Making an Informed Decision
Expatriation is not something to be taken lightly, it is irreversible and can have unintended consequences if not properly planned. Making an informed decision whether or not expatriate is key; you need to fully understand the rules governing expatriation, and their impact on your situation. Without that, you are flying blind. And, as a pilot, I can assure you flying blind is not a good idea.
A recent meeting with a prospective client reminded me how many people misunderstand expatriation due to false or outdated information. You’d be surprised how many people base their expatriation decision on information they got a cocktail party, found on the internet, or got from someone who has no clue what they are talking about.
I will have to pay U.S. taxes for 10 years after I expatriate
False. This was the law before June 17, 2008, and only applied to expatriates meeting certain criteria. If you expatriated on or after June 17, 2008, this rule does not apply.
I won’t be able to spend more than 30 days per year in the U.S. after I expatriate
False. Again, this was the law before June 17, 2008. If you expatriated on or after June 17, 2008, this rule does not apply.
Expatriating will solve my past U.S. tax issues by expatriating
False. Expatriation doesn’t make tax noncompliance that occurred while you were a U.S. citizen go away; you are still liable. In fact, expatriating while not being tax compliant automatically makes you a “covered expatriate”, which sucks. I will address “covered expatriate” status at the end of this post.
I will have to pay an exit tax
Maybe. Only “covered expatriates” are subject to exit tax, and there is a gain exclusion amount that applies. I will address “covered expatriate” status at the end of this post.
I will lose my social security
False. You get to keep your social security, although it will likely be subject to U.S. withholding tax.
Expatriate vs. Covered Expatriate
If you give up your U.S. citizenship, you are an “expatriate”. If you are unlucky enough to meet certain criteria, you will be a “covered expatriate”. Meeting any one of the following criteria will make you a covered expatriate:
- You have a net worth of $2M or more;
- You have an average annual income tax liability of $165K (2018 amount) for the 5 years prior to expatriation; or
- You fail to certify, under penalty of perjury, on Form 8854 that you were tax compliant for the 5 years prior to expatriation.
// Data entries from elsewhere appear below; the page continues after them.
`src/rtl/axi_dma_arb_pkg.sv`:
```
// ============================================================================
// Module   : axi_dma_arb_pkg
// Brief    : Shared types and round-robin helper for the DMA backend arbiter.
// Revision : 1.0
// ============================================================================
`default_nettype none

package axi_dma_arb_pkg;

    typedef enum logic [0:0] {
        IDLE  = 1'b0,
        OFFER = 1'b1
    } arb_state_e;

    // Widest requester vector rr_pick accepts; callers zero-extend into it.
    localparam int unsigned MaxReq     = 64;
    localparam int unsigned MaxReqBits = 6;

    // First set bit of valid at or after ptr, searched circularly over n entries.
    // Scanning downwards lets the closest candidate overwrite farther ones.
    function automatic int unsigned rr_pick(input logic [MaxReq-1:0] valid,
                                            input int unsigned        ptr,
                                            input int unsigned        n);
        int unsigned idx;
        int unsigned win;
        win = ptr;
        for (int k = MaxReq - 1; k >= 0; k--) begin
            if (k < int'(n)) begin
                idx = ptr + k;
                if (idx >= n) begin
                    idx = idx - n;
                end
                if (valid[idx[MaxReqBits-1:0]]) begin
                    win = idx;
                end
            end
        end
        return win;
    endfunction

endpackage

`default_nettype wire

```
`src/rtl/axi_dma_backend_arbiter_if.sv`:
```
// ============================================================================
// Module   : axi_dma_backend_arbiter_if
// Brief    : Requester-side and backend-side signal bundle of the arbiter.
// Revision : 1.0
// ============================================================================
`default_nettype none

interface axi_dma_backend_arbiter_if #(
    parameter int unsigned NumReq      = 4,
    parameter type         burst_req_t = logic
);
    burst_req_t [NumReq-1:0] req_burst_i;
    logic       [NumReq-1:0] req_valid_i;
    logic       [NumReq-1:0] req_ready_o;
    logic       [NumReq-1:0] req_done_o;
    burst_req_t              burst_req_o;
    logic                    valid_o;
    logic                    ready_i;
    logic                    trans_complete_i;
    logic                    backend_idle_i;
    logic                    idle_o;
    logic                    cpl_err_o;

    // Arbiter view.
    modport slave (
        input  req_burst_i, req_valid_i, ready_i, trans_complete_i, backend_idle_i,
        output req_ready_o, req_done_o, burst_req_o, valid_o, idle_o, cpl_err_o
    );

    // Environment view: requesters plus backend.
    modport master (
        output req_burst_i, req_valid_i, ready_i, trans_complete_i, backend_idle_i,
        input  req_ready_o, req_done_o, burst_req_o, valid_o, idle_o, cpl_err_o
    );
endinterface

`default_nettype wire

```
`src/rtl/axi_dma_arb_cpl_fifo.sv`:
```
// ============================================================================
// Module   : axi_dma_arb_cpl_fifo
// Brief    : Index FIFO holding the owner of every accepted, uncompleted burst.
// Revision : 1.0
// ============================================================================
`default_nettype none

module axi_dma_arb_cpl_fifo #(
    parameter int unsigned Width = 2,
    parameter int unsigned Depth = 8
) (
    input  logic             clk_i,
    input  logic             rst_i,
    input  logic             flush_i,
    input  logic             push_i,
    input  logic [Width-1:0] data_i,
    input  logic             pop_i,
    output logic [Width-1:0] data_o,
    output logic             full_o,
    output logic             empty_o
);
    localparam int unsigned PtrWidth = (Depth > 1) ? $clog2(Depth) : 1;
    localparam int unsigned CntWidth = $clog2(Depth + 1);

    logic [Width-1:0]    mem_q [Depth];
    logic [PtrWidth-1:0] wr_ptr_q;
    logic [PtrWidth-1:0] rd_ptr_q;
    logic [CntWidth-1:0] cnt_q;
    logic                w_push;
    logic                w_pop;

    function automatic logic [PtrWidth-1:0] ptr_inc(input logic [PtrWidth-1:0] p);
        return (p == PtrWidth'(Depth - 1)) ? '0 : p + PtrWidth'(1);
    endfunction

    assign full_o  = (cnt_q == CntWidth'(Depth));
    assign empty_o = (cnt_q == '0);
    assign w_push  = push_i & ~full_o;
    assign w_pop   = pop_i & ~empty_o;
    assign data_o  = mem_q[rd_ptr_q];

    always_ff @(posedge clk_i) begin
        if (rst_i || flush_i) begin
            wr_ptr_q <= '0;
            rd_ptr_q <= '0;
            cnt_q    <= '0;
        end else begin
            if (w_push) begin
                wr_ptr_q <= ptr_inc(wr_ptr_q);
            end
            if (w_pop) begin
                rd_ptr_q <= ptr_inc(rd_ptr_q);
            end
            case ({w_push, w_pop})
                2'b10:   cnt_q <= cnt_q + CntWidth'(1);
                2'b01:   cnt_q <= cnt_q - CntWidth'(1);
                default: cnt_q <= cnt_q;
            endcase
        end
    end

    always_ff @(posedge clk_i) begin
        if (w_push) begin
            mem_q[wr_ptr_q] <= data_i;
        end
    end

endmodule

`default_nettype wire

```
`src/rtl/axi_dma_backend_arbiter.sv`:
```
// ============================================================================
// Module   : axi_dma_backend_arbiter
// Brief    : Round-robin share of one 1D DMA backend with in-order completion routing.
// Revision : 1.0
// ============================================================================
`default_nettype none

module axi_dma_backend_arbiter
    import axi_dma_arb_pkg::*;
#(
    parameter int unsigned NumReq         = 4,
    parameter int unsigned MaxOutstanding = 8,
    parameter type         burst_req_t    = logic,
    parameter int unsigned IdxWidth       = (NumReq > 1) ? $clog2(NumReq) : 1
) (
    input  logic                      clk_i,
    input  logic                      rst_i,
    axi_dma_backend_arbiter_if.slave  bus_if
);
    arb_state_e          state_q;
    logic [IdxWidth-1:0] rr_ptr_q;
    logic [IdxWidth-1:0] rr_ptr_d;
    logic [IdxWidth-1:0] gnt_q;
    logic [NumReq-1:0]   req_done_q;
    logic                cpl_err_q;

    logic [IdxWidth-1:0] w_winner;
    logic [IdxWidth-1:0] w_sel;
    logic [IdxWidth-1:0] w_head;
    logic [NumReq-1:0]   w_req_ready;
    logic                w_offer;
    logic                w_hs;
    logic                w_pop;
    logic                w_fifo_full;
    logic                w_fifo_empty;

    assign w_winner = IdxWidth'(rr_pick(MaxReq'(bus_if.req_valid_i), 32'(rr_ptr_q), NumReq));

    // Outputs are held at their reset-state values while rst_i is asserted.
    always_comb begin
        w_offer     = 1'b0;
        w_sel       = rr_ptr_q;
        w_req_ready = '0;
        if (!rst_i) begin
            case (state_q)
                IDLE: begin
                    if (!w_fifo_full && (|bus_if.req_valid_i)) begin
                        w_offer = 1'b1;
                        w_sel   = w_winner;
                    end
                end
                OFFER: begin
                    w_offer = 1'b1;
                    w_sel   = gnt_q;
                end
                default: begin
                    w_offer = 1'b0;
                end
            endcase
        end
        if (w_offer) begin
            w_req_ready[w_sel] = bus_if.ready_i;
        end
    end

    assign w_hs     = w_offer & bus_if.ready_i;
    assign w_pop    = bus_if.trans_complete_i & ~w_fifo_empty;
    assign rr_ptr_d = (w_sel == IdxWidth'(NumReq - 1)) ? '0 : w_sel + IdxWidth'(1);

    assign bus_if.valid_o     = w_offer;
    assign bus_if.burst_req_o = bus_if.req_burst_i[w_sel];
    assign bus_if.req_ready_o = w_req_ready;
    assign bus_if.req_done_o  = req_done_q;
    assign bus_if.cpl_err_o   = cpl_err_q;
    assign bus_if.idle_o      = bus_if.backend_idle_i &
                                (rst_i | ((state_q == IDLE) & w_fifo_empty));

    always_ff @(posedge clk_i) begin
        if (rst_i) begin
            state_q    <= IDLE;
            rr_ptr_q   <= '0;
            gnt_q      <= '0;
            req_done_q <= '0;
            cpl_err_q  <= 1'b0;
        end else begin
            req_done_q <= '0;
            if (w_pop) begin
                req_done_q[w_head] <= 1'b1;
            end
            if (bus_if.trans_complete_i && w_fifo_empty) begin
                cpl_err_q <= 1'b1;
            end
            case (state_q)
                IDLE: begin
                    if (w_hs) begin
                        rr_ptr_q <= rr_ptr_d;
                    end else if (w_offer) begin
                        gnt_q   <= w_sel;
                        state_q <= OFFER;
                    end
                end
                OFFER: begin
                    if (w_hs) begin
                        rr_ptr_q <= rr_ptr_d;
                        state_q  <= IDLE;
                    end
                end
                default: state_q <= IDLE;
            endcase
        end
    end

    // OFFER is only entered below full and cannot grow, so the push never overflows.
    axi_dma_arb_cpl_fifo #(
        .Width (IdxWidth),
        .Depth (MaxOutstanding)
    ) u_cpl_fifo (
        .clk_i   (clk_i),
        .rst_i   (rst_i),
        .flush_i (1'b0),
        .push_i  (w_hs),
        .data_i  (w_sel),
        .pop_i   (w_pop),
        .data_o  (w_head),
        .full_o  (w_fifo_full),
        .empty_o (w_fifo_empty)
    );

    a_offer_valid_held: assert property (@(posedge clk_i) disable iff (rst_i)
        (state_q == OFFER) |-> bus_if.req_valid_i[gnt_q]);

    a_ready_onehot: assert property (@(posedge clk_i) $onehot0(bus_if.req_ready_o));

endmodule

`default_nettype wire

```
`src/flat_wrapper.sv`:
```
// flat-port wrapper written by rule: the top's interface ports become plain ports
module axi_dma_backend_arbiter_flat import axi_dma_arb_pkg::*;
#(
    parameter int unsigned NumReq         = 4,
    parameter int unsigned MaxOutstanding = 8,
    parameter type         burst_req_t    = logic,
    parameter int unsigned IdxWidth       = (NumReq > 1) ? $clog2(NumReq) : 1
)
  (clk_i, rst_i, bus_if_req_burst_i, bus_if_req_valid_i, bus_if_ready_i, bus_if_trans_complete_i, bus_if_backend_idle_i, bus_if_req_ready_o, bus_if_req_done_o, bus_if_burst_req_o, bus_if_valid_o, bus_if_idle_o, bus_if_cpl_err_o);
  axi_dma_backend_arbiter_if #(.NumReq(NumReq), .burst_req_t(burst_req_t)) bus_if_i ();
  input  logic clk_i;
  input  logic rst_i;
  input wire logic [$bits(bus_if_i.req_burst_i)-1:0] bus_if_req_burst_i;
  input wire logic [$bits(bus_if_i.req_valid_i)-1:0] bus_if_req_valid_i;
  input wire logic [$bits(bus_if_i.ready_i)-1:0] bus_if_ready_i;
  input wire logic [$bits(bus_if_i.trans_complete_i)-1:0] bus_if_trans_complete_i;
  input wire logic [$bits(bus_if_i.backend_idle_i)-1:0] bus_if_backend_idle_i;
  output wire logic [$bits(bus_if_i.req_ready_o)-1:0] bus_if_req_ready_o;
  output wire logic [$bits(bus_if_i.req_done_o)-1:0] bus_if_req_done_o;
  output wire logic [$bits(bus_if_i.burst_req_o)-1:0] bus_if_burst_req_o;
  output wire logic [$bits(bus_if_i.valid_o)-1:0] bus_if_valid_o;
  output wire logic [$bits(bus_if_i.idle_o)-1:0] bus_if_idle_o;
  output wire logic [$bits(bus_if_i.cpl_err_o)-1:0] bus_if_cpl_err_o;
  assign bus_if_i.req_burst_i = bus_if_req_burst_i;
  assign bus_if_i.req_valid_i = bus_if_req_valid_i;
  assign bus_if_i.ready_i = bus_if_ready_i;
  assign bus_if_i.trans_complete_i = bus_if_trans_complete_i;
  assign bus_if_i.backend_idle_i = bus_if_backend_idle_i;
  assign bus_if_req_ready_o = bus_if_i.req_ready_o;
  assign bus_if_req_done_o = bus_if_i.req_done_o;
  assign bus_if_burst_req_o = bus_if_i.burst_req_o;
  assign bus_if_valid_o = bus_if_i.valid_o;
  assign bus_if_idle_o = bus_if_i.idle_o;
  assign bus_if_cpl_err_o = bus_if_i.cpl_err_o;
  axi_dma_backend_arbiter #(.NumReq(NumReq), .MaxOutstanding(MaxOutstanding), .burst_req_t(burst_req_t), .IdxWidth(IdxWidth)) u_core (.clk_i(clk_i), .rst_i(rst_i), .bus_if(bus_if_i));
endmodule
```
If you are an expatriate–meaning not a covered expatriate–you can more or less expatriate without any tax consequences.
If you are a covered expatriate, however, you aren’t quite so lucky. Covered expatriates are subject to an exit tax. The exit tax is mark-to-market tax on the unrealized gains of your worldwide assets; basically, it is as if you sold everything you own for fair market value the day before you expatriate. You do, however, receive a gain exclusion of $713K, so in reality, you only actually pay the exit tax on gains above that amount. In addition, you generally have to pay tax on any deferred compensation items (e.g. IRAs, annuities, etc…) as if they were paid out on the day before you expatriate. Hold tight, the fun isn’t over yet. As a covered expatriate, if you give any gifts or leave any inheritance to U.S. persons, the U.S. recipients will have to pay 40% gift or estate tax on the amount received.
The Good News
Now for some good news. If you are planning on expatriating, and would be classified as a covered expatriate, there are pre-expatriation planning techniques that can often move you from being a covered expatriate to being just an expatriate.
Bottom line. If you’re going to expatriate, make sure you are tax compliant for the 5 years prior to doing so, and get some good advice.